But they want Christians to compartmentalize their thought; and that’s how you wind up with professed Catholics like John Kerry and Nancy Pelosi pouring public money into the coffers of Planned Parenthood, defending and funding abortion. This is, to put it as mildly as I can, not honest.

If our “religion” does not manifest itself in the political positions we take, it’s not really our religion, is it? And when our country, as a matter of public policy, acts contrary to God’s immutable moral law, then our dear leaders drag us all into their own sin. Worse, they put our country in danger of God’s judgement–as when a few lawyers on the Supreme Court “legalize” the same-sex parody of marriage, without benefit of any law being passed by the legislature, and the, er, president orders the White House lit up with “rainbow” lights to celebrate this evil. It is wrong for Christians to support this. Instead, we should be praying for national repentance and a reversal of this course.

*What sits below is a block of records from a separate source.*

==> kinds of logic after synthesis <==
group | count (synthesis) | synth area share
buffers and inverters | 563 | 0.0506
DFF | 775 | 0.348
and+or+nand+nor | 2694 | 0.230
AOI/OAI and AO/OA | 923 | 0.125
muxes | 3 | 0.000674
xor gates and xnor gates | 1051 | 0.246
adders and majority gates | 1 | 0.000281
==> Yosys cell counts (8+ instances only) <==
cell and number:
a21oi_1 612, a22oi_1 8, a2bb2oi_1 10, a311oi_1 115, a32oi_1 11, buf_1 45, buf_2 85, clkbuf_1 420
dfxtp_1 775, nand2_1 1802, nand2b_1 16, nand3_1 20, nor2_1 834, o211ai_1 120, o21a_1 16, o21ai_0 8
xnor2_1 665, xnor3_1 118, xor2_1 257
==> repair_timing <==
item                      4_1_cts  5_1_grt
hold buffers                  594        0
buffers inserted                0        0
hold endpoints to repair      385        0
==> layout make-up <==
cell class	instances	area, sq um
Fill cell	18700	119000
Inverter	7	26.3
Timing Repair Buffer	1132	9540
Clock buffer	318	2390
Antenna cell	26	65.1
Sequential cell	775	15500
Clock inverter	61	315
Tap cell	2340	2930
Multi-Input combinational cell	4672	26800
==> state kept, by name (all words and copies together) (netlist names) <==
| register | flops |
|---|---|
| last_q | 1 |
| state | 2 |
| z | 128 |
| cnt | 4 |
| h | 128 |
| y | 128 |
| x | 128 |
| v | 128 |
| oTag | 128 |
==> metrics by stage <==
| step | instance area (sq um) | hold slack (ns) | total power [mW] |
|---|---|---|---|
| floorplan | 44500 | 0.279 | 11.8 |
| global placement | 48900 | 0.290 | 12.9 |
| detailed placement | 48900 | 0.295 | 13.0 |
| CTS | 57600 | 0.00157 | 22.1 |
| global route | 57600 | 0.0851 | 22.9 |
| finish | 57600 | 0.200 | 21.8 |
## config.mk

```make
export PLATFORM = sky130hd
export DESIGN_NAME = pointer_ctl
export DESIGN_NICKNAME = d
export VERILOG_FILES = /design/src/rtl/pointer_ctl.sv
export SDC_FILE = /design/constraint.sdc
export NUM_CORES = 1
export LEC_CHECK = 0
export BUFFER_PORTS_ARGS = -buffer_cell sky130_fd_sc_hd__buf_2
export CAP_MARGIN = 10
export CORE_UTILIZATION = 57
export CTS_CLUSTER_DIAMETER = 60
export DETAILED_ROUTE_END_ITERATION = 12
export PLACE_DENSITY = 0.89
export SETUP_SLACK_MARGIN = 0.3
export SYNTH_ARGS = -nofsm -noshare
export SYNTH_HDL_FRONTEND = slang
export SYNTH_SLANG_ARGS = --single-unit
```

## constraint.sdc

```tcl
create_clock -name clk -period 3.19 [get_ports clk]
set_input_delay 0.1595 -clock clk [delete_from_list [all_inputs] [get_ports clk]]
set_output_delay 0.1595 -clock clk [all_outputs]
set_load 0.02 [all_outputs]
```
[config.mk]
export PLATFORM = sky130hd
export DESIGN_NAME = alu_mul_sequencer_flat
export DESIGN_NICKNAME = d
export VERILOG_FILES = /design/src/rtl/alu_mul_sequencer_pkg.sv /design/src/rtl/alu_mul_sequencer_if.sv /design/src/rtl/alu_mul_sequencer.sv /design/src/flat_wrapper.sv
export SDC_FILE = /design/constraint.sdc
export NUM_CORES = 1
export LEC_CHECK = 0
export BUFFER_PORTS_ARGS = -buffer_cell sky130_fd_sc_hd__buf_2
export CAP_MARGIN = 20
export CORE_MARGIN = 3
export CORE_UTILIZATION = 44
export CTS_CLUSTER_DIAMETER = 50
export DETAILED_ROUTE_END_ITERATION = 6
export GPL_ROUTABILITY_DRIVEN = 0
export PLACE_DENSITY = 0.77
export SLEW_MARGIN = 20
export SYNTH_ARGS = -nofsm -noshare
export SYNTH_HDL_FRONTEND = slang
export SYNTH_SLANG_ARGS = --single-unit
[constraint.sdc]
create_clock -name CLK -period 1.75 [get_ports CLK]
set_clock_uncertainty 0.2 [all_clocks]
set_input_delay 0.175 -clock CLK [delete_from_list [all_inputs] [get_ports CLK]]
set_output_delay 0.175 -clock CLK [all_outputs]
set_load 0.02 [all_outputs]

We are also faulted for not holding out for some mythical simon-pure righteous candidate: we should not have voted for Donald Trump, the liberals declare, because he’s a sinner and we’re supposed to be against sin. Never mind that we voted for him because the alternative, Hillary Clinton, was unthinkable. There was no righteous candidate. In 2016 the next president was going to be either Trump or Clinton, no one else. Not to vote for Trump was to help Clinton. And that was indefensible.

We cannot support public policies that are flagrantly abominable, nor the politicians who create and enact those policies. And the list of those policies would be a very long one.

So, yeah, I don’t care if my religion overlaps into my politics. I think it should. Period.